Le premier effet d’une défaveur jetée sur un genre de commerce, c’est d’en écarter tous les commerçants que l’avidité ne séduit pas. Le premier effet d’un système d’arbitraire, c’est d’inspirer à tous les hommes intègres le désir de ne pas rencontrer cet arbitraire, et d’éviter les transactions qui pourraient les mettre en rapport avec cette terrible puissance[1].

Les économies fondées sur la violation de la foi publique ont trouvé dans tous les pays leur châtiment infaillible dans les transactions qui les ont suivies. L’intérêt de l’iniquité, malgré ses réductions arbitraires et ses lois violentes, s’est payé toujours au centuple de ce qu’aurait coûté la fidélité.

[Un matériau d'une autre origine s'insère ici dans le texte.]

$ cat src/rtl/binario_bcd.sv
// Sequential binary-to-packed-BCD converter using shift-and-add-3.
// Each iteration shifts in one bit. The output register changes only when a conversion
// completes, so the display never shows a partial result.
module binario_bcd
    import binario_bcd_pkg::*;
#(
    parameter int unsigned N_BITS    = 14,
    parameter int unsigned N_DIGITOS = 4,
    parameter int unsigned LIMITE    = 9999
) (
    input  logic                            clock,
    input  logic                            reset,
    input  logic [N_BITS-1:0]               valor,
    input  logic                            inicio,
    output logic                            ocupado,
    output logic                            pronto,
    output logic                            erro,
    output logic [DIGITO_W*N_DIGITOS-1:0]   registrador
);

    localparam int unsigned ACC_W = DIGITO_W * N_DIGITOS;
    localparam int unsigned CNT_W = (N_BITS > 1) ? $clog2(N_BITS) : 1;

    estado_e            estado_q, estado_d;
    logic [CNT_W-1:0]   cnt_q, cnt_d;
    logic [N_BITS-1:0]  shift_q, shift_d;
    logic [ACC_W-1:0]   acc_q, acc_d;
    logic [ACC_W-1:0]   acc_corr;
    logic               ovf_q, ovf_d;
    logic [ACC_W-1:0]   reg_q, reg_d;
    logic               erro_q, erro_d;
    logic               pronto_q, pronto_d;

    // One add-3 corrector per BCD digit of the accumulator.
    for (genvar i = 0; i < N_DIGITOS; i++) begin : g_digito
        binario_bcd_corrige_digito u_corrige (
            .d (acc_q[i*DIGITO_W +: DIGITO_W]),
            .q (acc_corr[i*DIGITO_W +: DIGITO_W])
        );
    end

    // Next-state logic: start, one shift per cycle while converting, then publish.
    always_comb begin
        estado_d = estado_q;
        cnt_d    = cnt_q;
        shift_d  = shift_q;
        acc_d    = acc_q;
        ovf_d    = ovf_q;
        reg_d    = reg_q;
        erro_d   = erro_q;
        pronto_d = 1'b0;
        unique case (estado_q)
            StOcioso: begin
                if (inicio) begin
                    shift_d  = valor;
                    acc_d    = '0;
                    ovf_d    = 32'(valor) > LIMITE;
                    cnt_d    = CNT_W'(N_BITS - 1);
                    estado_d = StConverte;
                end
            end
            StConverte: begin
                {acc_d, shift_d} = {acc_corr, shift_q} << 1;
                cnt_d            = cnt_q - CNT_W'(1);
                if (cnt_q == '0) begin
                    estado_d = StFim;
                end
            end
            StFim: begin
                reg_d    = ovf_q ? {N_DIGITOS{BCD_APAGADO}} : acc_q;
                erro_d   = ovf_q;
                pronto_d = 1'b1;
                estado_d = StOcioso;
            end
            default: begin
                estado_d = StOcioso;
            end
        endcase
    end

    // State registers with synchronous active-high reset.
    always_ff @(posedge clock) begin
        if (reset) begin
            estado_q <= StOcioso;
            cnt_q    <= '0;
            shift_q  <= '0;
            acc_q    <= '0;
            ovf_q    <= 1'b0;
            reg_q    <= '0;
            erro_q   <= 1'b0;
            pronto_q <= 1'b0;
        end else begin
            estado_q <= estado_d;
            cnt_q    <= cnt_d;
            shift_q  <= shift_d;
            acc_q    <= acc_d;
            ovf_q    <= ovf_d;
            reg_q    <= reg_d;
            erro_q   <= erro_d;
            pronto_q <= pronto_d;
        end
    end

    assign ocupado     = (estado_q != StOcioso);
    assign pronto      = pronto_q;
    assign erro        = erro_q;
    assign registrador = reg_q;

endmodule

$ cat config.mk
export PLATFORM = sky130hd
export DESIGN_NAME = binario_bcd
export DESIGN_NICKNAME = d
export VERILOG_FILES = /design/src/rtl/binario_bcd_pkg.sv /design/src/rtl/binario_bcd_corrige_digito.sv /design/src/rtl/binario_bcd.sv
export SDC_FILE = /design/constraint.sdc
export NUM_CORES = 1
export LEC_CHECK = 0
export BUFFER_PORTS_ARGS = -buffer_cell sky130_fd_sc_hd__buf_2
export CORE_ASPECT_RATIO = 0.5
export CORE_MARGIN = 2
export CORE_UTILIZATION = 50
export DETAILED_ROUTE_END_ITERATION = 8
export PLACE_DENSITY = 0.8
export SLEW_MARGIN = 20
export SYNTH_ARGS = -nofsm -noshare
export SYNTH_HDL_FRONTEND = slang
export SYNTH_SLANG_ARGS = --single-unit
export TNS_END_PERCENT = 1
$ cat constraint.sdc
create_clock -name clock -period 1.3 [get_ports clock]
set_input_delay 0.13 -clock clock [delete_from_list [all_inputs] [get_ports clock]]
set_output_delay 0.13 -clock clock [all_outputs]
set_load 0.1 [all_outputs]
===== src/rtl/mem_march_bist.sv =====
// ============================================================================
// mem_march_bist : March C- BIST initiator for a single-port test memory
// Rev 1.0 - initial release
// ============================================================================
`default_nettype none

module mem_march_bist #(
  parameter int                ADDR_W = 8,
  parameter int                DATA_W = 8,
  parameter logic [DATA_W-1:0] BG     = '0,
  parameter int                ERR_W  = 8
) (
  input  logic              clk,
  input  logic              rst,
  input  logic              start,
  output logic              mem_write_en,
  output logic              mem_read_en,
  output logic [ADDR_W-1:0] mem_addr,
  output logic [DATA_W-1:0] mem_write_data,
  input  logic [DATA_W-1:0] mem_read_data,
  output logic              busy,
  output logic              done,
  output logic              pass,
  output logic [ERR_W-1:0]  err_count,
  output logic [ADDR_W-1:0] fail_addr,
  output logic [2:0]        fail_elem,
  output logic [DATA_W-1:0] fail_data
);

  typedef enum logic [2:0] {
    IDLE   = 3'd0,
    W_ONLY = 3'd1,
    RD     = 3'd2,
    RW_CHK = 3'd3,
    RD_CHK = 3'd4,
    DONE   = 3'd5
  } state_t;

  localparam logic [ADDR_W-1:0] ADDR_MAX = {ADDR_W{1'b1}};
  localparam logic [ERR_W-1:0]  ERR_MAX  = {ERR_W{1'b1}};
  localparam logic [DATA_W-1:0] BG_INV   = ~BG;

  state_t            state, state_next;
  logic [ADDR_W-1:0] addr;
  logic [2:0]        elem;
  logic              launch, check, step;
  logic              down, last_addr, mismatch;
  logic [DATA_W-1:0] expect_data, write_val;
  logic [ERR_W-1:0]  err_next;

  assign down        = (elem == 3'd3) || (elem == 3'd4);
  assign last_addr   = down ? (addr == '0) : (addr == ADDR_MAX);
  assign expect_data = ((elem == 3'd2) || (elem == 3'd4)) ? BG_INV : BG;
  assign write_val   = ((elem == 3'd1) || (elem == 3'd3)) ? BG_INV : BG;
  assign step        = (state == W_ONLY) || (state == RW_CHK) || (state == RD_CHK);
  assign mismatch    = check && (mem_read_data != expect_data);
  assign err_next    = (mismatch && (err_count != ERR_MAX)) ? err_count + ERR_W'(1) : err_count;

  // Memory-side outputs decode only from registered state and address.
  assign mem_write_en   = (state == W_ONLY) || (state == RW_CHK);
  assign mem_read_en    = (state == RD);
  assign mem_addr       = addr;
  assign mem_write_data = (state == W_ONLY) ? BG :
                          (state == RW_CHK) ? write_val : '0;
  assign busy           = (state != IDLE) && (state != DONE);

  always_ff @(posedge clk or negedge rst) begin
    if (!rst) state <= IDLE;
    else      state <= state_next;
  end

  always_comb begin
    state_next = state;
    launch     = 1'b0;
    check      = 1'b0;
    case (state)
      IDLE:    if (start) begin
                 state_next = W_ONLY;
                 launch     = 1'b1;
               end
      W_ONLY:  if (last_addr) state_next = RD;
      RD:      state_next = (elem == 3'd5) ? RD_CHK : RW_CHK;
      RW_CHK:  begin
                 check      = 1'b1;
                 state_next = RD;
               end
      RD_CHK:  begin
                 check      = 1'b1;
                 state_next = last_addr ? DONE : RD;
               end
      DONE:    state_next = IDLE;
      default: state_next = IDLE;
    endcase
  end

  always_ff @(posedge clk or negedge rst) begin
    if (!rst) begin
      addr      <= '0;
      elem      <= '0;
      err_count <= '0;
      fail_addr <= '0;
      fail_elem <= '0;
      fail_data <= '0;
      done      <= 1'b0;
      pass      <= 1'b0;
    end else if (launch) begin
      addr      <= '0;
      elem      <= '0;
      err_count <= '0;
      fail_addr <= '0;
      fail_elem <= '0;
      fail_data <= '0;
      done      <= 1'b0;
      pass      <= 1'b0;
    end else begin
      if (step) begin
        // Element boundary: next element begins at its own first address.
        if (last_addr && (state != RD_CHK)) begin
          elem <= elem + 3'd1;
          addr <= ((elem == 3'd2) || (elem == 3'd3)) ? ADDR_MAX : '0;
        end else begin
          addr <= down ? addr - ADDR_W'(1) : addr + ADDR_W'(1);
        end
      end
      err_count <= err_next;
      if (mismatch && (err_count == '0)) begin
        fail_addr <= addr;
        fail_elem <= elem;
        fail_data <= mem_read_data;
      end
      if ((state == RD_CHK) && last_addr) begin
        done <= 1'b1;
        pass <= (err_next == '0);
      end
    end
  end

endmodule

`default_nettype wire


===== config.mk =====
export PLATFORM = sky130hd
export DESIGN_NAME = mem_march_bist
export DESIGN_NICKNAME = d
export VERILOG_FILES = /design/src/rtl/mem_march_bist.sv
export SDC_FILE = /design/constraint.sdc
export NUM_CORES = 1
export LEC_CHECK = 0
export CORE_MARGIN = 1.5
export CORE_UTILIZATION = 30
export DETAILED_ROUTE_END_ITERATION = 6
export PLACE_DENSITY = 0.52
export SLEW_MARGIN = 30
export SYNTH_ARGS = -nofsm -noshare
export SYNTH_HDL_FRONTEND = slang
export SYNTH_SLANG_ARGS = --single-unit

===== constraint.sdc =====
create_clock -name clk -period 6 [get_ports clk]
set_input_delay 1.8 -clock clk [delete_from_list [all_inputs] [get_ports clk]]
set_output_delay 1.8 -clock clk [all_outputs]
set_load 0.02 [all_outputs]

==> flow_metrics.env, run 1 <==
export IMPL_status="finished, final reports clean"
export IMPL_critPathKind="flip-flop to output pin"
export IMPL_die_w_um=96.9
export IMPL_power_density_mw_per_mm2=472
export IMPL_detailed_place_hpwl_mm=4.54
export IMPL_synth_cell_type_count=55
export IMPL_layout_drive_gt1_share=0.0816
export IMPL_vias=2216
export IMPL_fin_crit_sh=0.674
export IMPL_critPathBufInv=1
export IMPL_postRouteAntennaNets=0
export IMPL_clock_fmax_mhz=247
export IMPL_clockBufferDepth=2
export IMPL_syn_num_nets=320
export IMPL_vdd_ir_drop_max_v=0.000224
export IMPL_wirelength_mm=6.16
export IMPL_tns_ns=0
export IMPL_dieArea_mm2=0.00939
export IMPL_worstPathRequired_ns=4.20
export IMPL_grt_max_degree=44
export IMPL_htreeDepth=2
export IMPL_die_h_um=96.9
export IMPL_avgSynthCellArea_um2=8.97
export IMPL_grt_total_usage=0.133
export IMPL_nets=367
export IMPL_diodes=0
export IMPL_synth_cell_area_mm2=0.00265
export IMPL_finalSetupViolations=0
export IMPL_yosysWarnings=0
export IMPL_worstSetupEndpointType="output pin"
export IMPL_power_leakage_nw=1.38
export IMPL_placed_area_mm2=0.00325
export IMPL_synth_seq_area_share=0.407
export IMPL_drc_errors=0
export IMPL_grt_ovfl_total=0
export IMPL_clock_sinks=43
export IMPL_crit_slowest_cell="clkdlybuf4s50_1"
export IMPL_ys_ff_latch=43
export IMPL_fin_skew_ns=0.00916
export IMPL_area_growth_pct=26.9
export IMPL_relSlewSlack=0.407
export IMPL_grt_pass1_vias=2124
export IMPL_setup_slack_ns=1.96
export IMPL_crit_chain="and3b_2, nor2b_1, clkdlybuf4s50_1"
export IMPL_design_area_mm2=0.00336
export IMPL_cp_max_fo=9
export IMPL_timing_final_max_slew_violations=0
export IMPL_crit_family="simple AND/OR/NAND/NOR gates"
export IMPL_nFillCells=876
export IMPL_seqCellArea_mm2=0.00108
export IMPL_cts_tree="yes"
export IMPL_cts_buffers=5
export IMPL_place_gp_congestion=0.849
export IMPL_cts_hold_fix_buffers=0
export IMPL_maxCapViolations=0
export IMPL_post_route_min_period_ns=4.04
export IMPL_cp_arrival_ns=2.24
export IMPL_worst_pin_slew_ns=0.888
export IMPL_core_area_mm2=0.00864
export IMPL_clkSlewWorstSetupHoldPaths_ns=0.08
export IMPL_synth_ff_type="dfrtp_1"
export IMPL_post_place_ws_ns=2.12
export IMPL_start_util=0.306
export IMPL_antenna_found_initial=0
export IMPL_port_buffers=58
export IMPL_drt_iter0_markers=54
export IMPL_netlist_instances=295
export IMPL_dp_cells=443
export IMPL_slowest_delay_ns=0.70
export IMPL_grt_first_pass_wirelength_mm=10.3
export IMPL_clkLatencyLatePin_ns=0.30
export IMPL_multiInputGateArea_mm2=0.00139
export IMPL_rows=34
export IMPL_fin_cells=451
export IMPL_hold_path_class="flip-flop to flip-flop"
export IMPL_rsz0062_at_grt="no"
export IMPL_post_cts_setup_buffers=0
export IMPL_synth_edff_count=0
export IMPL_hold_viol=0
export IMPL_ctsRootBufferMaster="clkbuf_8"
export IMPL_wl_per_cell_um=13.7
export IMPL_first_pass_iters=4
export IMPL_via_per_inst=4.91
export IMPL_start_kind="flip-flop"
export IMPL_async_flop_share=1.00
export IMPL_cts_repair_resized=0
export IMPL_ios=59
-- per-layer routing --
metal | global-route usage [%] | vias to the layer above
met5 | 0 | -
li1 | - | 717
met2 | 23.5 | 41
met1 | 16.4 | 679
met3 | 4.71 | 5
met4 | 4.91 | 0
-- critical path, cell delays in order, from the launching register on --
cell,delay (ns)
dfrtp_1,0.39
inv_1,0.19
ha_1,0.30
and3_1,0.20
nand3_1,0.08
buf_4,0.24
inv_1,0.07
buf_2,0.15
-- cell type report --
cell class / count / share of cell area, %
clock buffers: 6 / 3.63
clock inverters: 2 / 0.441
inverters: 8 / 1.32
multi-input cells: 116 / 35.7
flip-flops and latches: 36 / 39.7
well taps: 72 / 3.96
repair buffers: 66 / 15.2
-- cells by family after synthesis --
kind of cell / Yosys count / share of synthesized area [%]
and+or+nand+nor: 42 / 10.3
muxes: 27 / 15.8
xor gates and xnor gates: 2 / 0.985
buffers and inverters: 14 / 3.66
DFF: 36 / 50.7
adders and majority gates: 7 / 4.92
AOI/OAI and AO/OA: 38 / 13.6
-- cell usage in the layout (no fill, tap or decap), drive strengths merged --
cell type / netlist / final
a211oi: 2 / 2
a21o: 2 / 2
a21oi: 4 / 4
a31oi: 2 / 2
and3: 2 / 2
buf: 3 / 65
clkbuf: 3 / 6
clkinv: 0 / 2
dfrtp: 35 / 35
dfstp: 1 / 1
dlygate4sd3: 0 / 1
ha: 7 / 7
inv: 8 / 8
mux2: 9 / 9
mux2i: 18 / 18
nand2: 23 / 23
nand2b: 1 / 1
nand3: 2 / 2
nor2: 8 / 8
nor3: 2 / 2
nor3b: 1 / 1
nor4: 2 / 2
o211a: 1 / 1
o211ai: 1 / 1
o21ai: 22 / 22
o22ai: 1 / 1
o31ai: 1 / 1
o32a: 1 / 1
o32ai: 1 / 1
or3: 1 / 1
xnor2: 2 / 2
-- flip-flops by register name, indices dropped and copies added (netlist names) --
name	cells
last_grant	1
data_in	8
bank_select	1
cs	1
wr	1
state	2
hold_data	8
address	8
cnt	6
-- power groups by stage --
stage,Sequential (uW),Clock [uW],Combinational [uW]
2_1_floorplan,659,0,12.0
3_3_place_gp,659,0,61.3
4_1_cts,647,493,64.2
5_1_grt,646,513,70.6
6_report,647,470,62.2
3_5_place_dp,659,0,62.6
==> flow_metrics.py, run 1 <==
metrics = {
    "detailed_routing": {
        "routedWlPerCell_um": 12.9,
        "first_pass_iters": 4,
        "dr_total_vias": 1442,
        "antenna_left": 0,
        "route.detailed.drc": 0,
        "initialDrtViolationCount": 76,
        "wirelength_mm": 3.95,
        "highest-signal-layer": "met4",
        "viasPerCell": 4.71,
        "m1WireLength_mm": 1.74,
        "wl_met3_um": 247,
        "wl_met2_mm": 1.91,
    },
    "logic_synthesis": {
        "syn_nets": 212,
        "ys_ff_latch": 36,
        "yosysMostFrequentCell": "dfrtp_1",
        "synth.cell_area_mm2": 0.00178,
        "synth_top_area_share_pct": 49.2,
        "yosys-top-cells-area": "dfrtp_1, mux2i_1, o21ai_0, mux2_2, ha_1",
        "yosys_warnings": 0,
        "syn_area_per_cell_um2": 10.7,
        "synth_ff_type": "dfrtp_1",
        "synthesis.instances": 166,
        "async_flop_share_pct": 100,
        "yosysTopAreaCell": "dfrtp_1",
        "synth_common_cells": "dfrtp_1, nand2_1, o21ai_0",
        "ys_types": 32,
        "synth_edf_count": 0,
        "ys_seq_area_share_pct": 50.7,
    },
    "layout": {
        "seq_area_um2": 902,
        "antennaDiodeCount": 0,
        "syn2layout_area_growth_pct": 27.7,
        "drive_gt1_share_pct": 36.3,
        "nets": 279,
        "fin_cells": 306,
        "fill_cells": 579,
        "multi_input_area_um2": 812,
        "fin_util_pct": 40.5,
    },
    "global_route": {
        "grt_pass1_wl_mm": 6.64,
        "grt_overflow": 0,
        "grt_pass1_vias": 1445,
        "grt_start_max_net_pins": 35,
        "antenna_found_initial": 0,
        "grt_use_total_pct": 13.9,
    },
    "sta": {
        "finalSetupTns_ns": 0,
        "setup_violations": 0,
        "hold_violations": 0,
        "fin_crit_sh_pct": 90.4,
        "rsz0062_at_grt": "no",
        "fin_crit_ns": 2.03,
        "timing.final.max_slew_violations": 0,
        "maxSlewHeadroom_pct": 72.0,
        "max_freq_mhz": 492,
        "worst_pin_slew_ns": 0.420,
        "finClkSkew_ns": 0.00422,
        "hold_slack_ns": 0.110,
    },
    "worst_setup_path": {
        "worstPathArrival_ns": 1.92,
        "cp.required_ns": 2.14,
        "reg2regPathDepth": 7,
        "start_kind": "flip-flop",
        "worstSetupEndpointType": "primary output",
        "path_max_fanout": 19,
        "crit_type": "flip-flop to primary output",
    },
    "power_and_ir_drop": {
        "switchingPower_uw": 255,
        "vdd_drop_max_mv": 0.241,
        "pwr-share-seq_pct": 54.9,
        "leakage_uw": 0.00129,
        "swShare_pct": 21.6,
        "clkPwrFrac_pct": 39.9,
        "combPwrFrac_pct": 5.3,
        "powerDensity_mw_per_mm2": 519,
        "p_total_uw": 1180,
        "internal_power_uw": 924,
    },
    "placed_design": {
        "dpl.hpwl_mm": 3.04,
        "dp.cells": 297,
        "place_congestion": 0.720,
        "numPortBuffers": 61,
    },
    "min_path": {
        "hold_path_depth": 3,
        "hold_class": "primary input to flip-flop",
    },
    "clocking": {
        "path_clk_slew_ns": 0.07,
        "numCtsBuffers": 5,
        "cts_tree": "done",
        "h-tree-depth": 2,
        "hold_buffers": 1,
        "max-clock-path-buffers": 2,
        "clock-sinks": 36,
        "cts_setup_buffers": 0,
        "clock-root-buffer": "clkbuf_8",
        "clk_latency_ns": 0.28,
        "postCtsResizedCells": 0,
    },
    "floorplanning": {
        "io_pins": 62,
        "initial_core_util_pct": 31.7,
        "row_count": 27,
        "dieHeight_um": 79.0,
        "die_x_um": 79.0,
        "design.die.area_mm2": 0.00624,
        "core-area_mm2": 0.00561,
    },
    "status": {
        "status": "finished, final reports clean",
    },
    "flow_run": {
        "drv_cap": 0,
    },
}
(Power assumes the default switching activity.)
File: src/rtl/lsu_rr_arb2.sv
// lsu_rr_arb2: two-way round-robin arbiter.
//   clk, rst   : clock, synchronous active-high reset
//   i_vld0/1   : request valids (0 = IRAM, 1 = WRAM)
//   i_accept   : the current grant was taken; pointer moves past the winner
//   o_gnt_vld  : some requester is granted
//   o_gnt_sel  : index of the granted requester
module lsu_rr_arb2 (
  input  logic clk,
  input  logic rst,
  input  logic i_vld0,
  input  logic i_vld1,
  input  logic i_accept,
  output logic o_gnt_vld,
  output logic o_gnt_sel
);

  logic r_ptr;

  // A lone requester always wins; the pointer only breaks ties.
  always_comb begin
    o_gnt_vld = i_vld0 | i_vld1;
    o_gnt_sel = (i_vld0 & i_vld1) ? r_ptr : i_vld1;
  end

  always_ff @(posedge clk) begin
    if (rst) begin
      r_ptr <= 1'b0;
    end else if (i_accept) begin
      r_ptr <= ~o_gnt_sel;
    end
  end

endmodule

File: src/rtl/lsu_ld_rd_arb.sv
// lsu_ld_rd_arb: shares the LSU AXI read channel between IRAM-fill and
// WRAM-fill load requesters, one burst outstanding at a time.
//   iram_req_* / wram_req_* : load requests (vld/rdy, DRAM addr, beats-1, RAM addr)
//   lsu_axi_ar* / axi_lsu_arrdy : AXI read-address channel
//   axi_lsu_r* / lsu_axi_rrdy   : AXI read-data channel
//   ram_wr_*   : write port toward the selected on-chip RAM (driven from R)
//   ld_done_*  : one-cycle completion pulse with requester and error flag
module lsu_ld_rd_arb
  import lsu_pkg::*;
#(
  parameter int         DADDR_W = 10,
  parameter int         RADDR_W = 12,
  parameter int         DATA_W  = 64,
  parameter logic [7:0] ID_BASE = 8'h10
) (
  input  logic               clk,
  input  logic               rst,
  input  logic               iram_req_vld,
  output logic               iram_req_rdy,
  input  logic [DADDR_W-1:0] iram_req_daddr,
  input  logic [7:0]         iram_req_len,
  input  logic [RADDR_W-1:0] iram_req_raddr,
  input  logic               wram_req_vld,
  output logic               wram_req_rdy,
  input  logic [DADDR_W-1:0] wram_req_daddr,
  input  logic [7:0]         wram_req_len,
  input  logic [RADDR_W-1:0] wram_req_raddr,
  output logic [7:0]         lsu_axi_arid,
  output logic [DADDR_W-1:0] lsu_axi_araddr,
  output logic [7:0]         lsu_axi_arlen,
  output logic [2:0]         lsu_axi_arsize,
  output logic [1:0]         lsu_axi_arburst,
  output logic               lsu_axi_arvld,
  input  logic               axi_lsu_arrdy,
  input  logic [7:0]         axi_lsu_rid,
  input  logic [DATA_W-1:0]  axi_lsu_rdata,
  input  logic [1:0]         axi_lsu_rresp,
  input  logic               axi_lsu_rlast,
  input  logic               axi_lsu_rvld,
  output logic               lsu_axi_rrdy,
  output logic               ram_wr_vld,
  output logic               ram_wr_sel,
  output logic [RADDR_W-1:0] ram_wr_addr,
  output logic [DATA_W-1:0]  ram_wr_data,
  output logic               ld_done_vld,
  output logic               ld_done_sel,
  output logic               ld_done_err
);

  ld_arb_st_e         r_st;
  ld_arb_st_e         w_st_nxt;
  logic               r_sel;
  logic [RADDR_W-1:0] r_raddr;
  logic [8:0]         r_beat_cnt;
  logic               r_err;
  logic [7:0]         r_arid;
  logic [DADDR_W-1:0] r_araddr;
  logic [7:0]         r_arlen;

  logic               w_gnt_vld;
  logic               w_gnt_sel;
  logic               w_req_hs;
  logic [DADDR_W-1:0] w_req_daddr;
  logic [7:0]         w_req_len;
  logic [RADDR_W-1:0] w_req_raddr;
  logic               w_rd;
  logic               w_beat;
  logic               w_id_ok;
  logic               w_in_rng;
  logic               w_wr;
  logic               w_beat_err;

  lsu_rr_arb2 u_rr_arb (
    .clk       (clk),
    .rst       (rst),
    .i_vld0    (iram_req_vld),
    .i_vld1    (wram_req_vld),
    .i_accept  (w_req_hs),
    .o_gnt_vld (w_gnt_vld),
    .o_gnt_sel (w_gnt_sel)
  );

  // Request side: rdy only in IDLE and never while reset is held, so a
  // request cannot be swallowed during reset.
  always_comb begin
    w_req_hs     = (r_st == LD_IDLE) & ~rst & w_gnt_vld;
    iram_req_rdy = w_req_hs & (w_gnt_sel == RAM_SEL_IRAM);
    wram_req_rdy = w_req_hs & (w_gnt_sel == RAM_SEL_WRAM);
    w_req_daddr  = w_gnt_sel ? wram_req_daddr : iram_req_daddr;
    w_req_len    = w_gnt_sel ? wram_req_len   : iram_req_len;
    w_req_raddr  = w_gnt_sel ? wram_req_raddr : iram_req_raddr;
  end

  // Beat qualification. A beat with a foreign id or past the programmed
  // length is consumed but not written; every anomaly sets the sticky error.
  always_comb begin
    w_rd       = (r_st == LD_RD);
    w_beat     = w_rd & axi_lsu_rvld;
    w_id_ok    = (axi_lsu_rid == r_arid);
    w_in_rng   = (r_beat_cnt <= {1'b0, r_arlen});
    w_wr       = w_beat & w_id_ok & w_in_rng;
    w_beat_err = w_beat & ((axi_lsu_rresp != 2'b00) | ~w_id_ok | ~w_in_rng |
                           (axi_lsu_rlast & (r_beat_cnt != {1'b0, r_arlen})));
  end

  always_comb begin
    lsu_axi_arid    = r_arid;
    lsu_axi_araddr  = r_araddr;
    lsu_axi_arlen   = r_arlen;
    lsu_axi_arsize  = AXI_SIZE_8B;
    lsu_axi_arburst = AXI_BURST_INCR;
    lsu_axi_arvld   = (r_st == LD_AR);
    lsu_axi_rrdy    = w_rd;
    ram_wr_vld      = w_wr;
    ram_wr_sel      = w_wr & (r_sel == RAM_SEL_WRAM);
    ram_wr_addr     = w_wr ? (r_raddr + RADDR_W'(r_beat_cnt)) : '0;
    ram_wr_data     = w_wr ? axi_lsu_rdata : '0;
    ld_done_vld     = (r_st == LD_DONE);
    ld_done_sel     = (r_st == LD_DONE) & r_sel;
    ld_done_err     = (r_st == LD_DONE) & r_err;
  end

  always_comb begin
    w_st_nxt = r_st;
    case (r_st)
      LD_IDLE: if (w_req_hs) w_st_nxt = LD_AR;
      LD_AR:   if (axi_lsu_arrdy) w_st_nxt = LD_RD;
      // Only rlast ends a burst, even when it arrives early or late.
      LD_RD:   if (w_beat & axi_lsu_rlast) w_st_nxt = LD_DONE;
      LD_DONE: w_st_nxt = LD_IDLE;
      default: w_st_nxt = LD_IDLE;
    endcase
  end

  always_ff @(posedge clk) begin
    if (rst) begin
      r_st       <= LD_IDLE;
      r_sel      <= 1'b0;
      r_beat_cnt <= '0;
      r_err      <= 1'b0;
      r_arid     <= '0;
      r_araddr   <= '0;
      r_arlen    <= '0;
    end else begin
      r_st <= w_st_nxt;
      if (w_req_hs) begin
        r_sel    <= w_gnt_sel;
        r_arid   <= ID_BASE | {7'b0, w_gnt_sel};
        r_araddr <= w_req_daddr;
        r_arlen  <= w_req_len;
      end
      if ((r_st == LD_AR) && axi_lsu_arrdy) begin
        r_beat_cnt <= '0;
        r_err      <= 1'b0;
      end else if (w_beat) begin
        r_err <= r_err | w_beat_err;
        // Foreign-id beats are not part of this burst; saturate so a runaway
        // slave cannot wrap the count back into range.
        if (w_id_ok && (r_beat_cnt != 9'h1FF)) r_beat_cnt <= r_beat_cnt + 9'd1;
      end
    end
  end

  // RAM base address is pure datapath; it is only observed through gated outputs.
  always_ff @(posedge clk) begin
    if (w_req_hs) r_raddr <= w_req_raddr;
  end

endmodule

J’aurais dû, peut-être, mettre au nombre des atteintes portées à la propriété l’établissement de tout impôt inutile ou excessif. Tout ce qui excède les besoins réels, dit un écrivain, dont on ne contestera pas l’autorité sur cette matière[2], cesse d’être légitime. Il n’y a d’autre différence entre les usurpations particulières et celles de l’autorité, sinon que l’injustice des unes tient à des idées simples, et que chacun peut aisément concevoir, tandis que les autres étant liées à des combinaisons compliquées, personne ne peut en juger autrement que par conjecture.

  1. Voir sur les résultats des révocations et annulations de traités, l’excellent ouvrage sur le Revenu public, par M. Ganilh, t. I, p. 303.
  2. Necker, Administ. des finances, t. I, p. 2.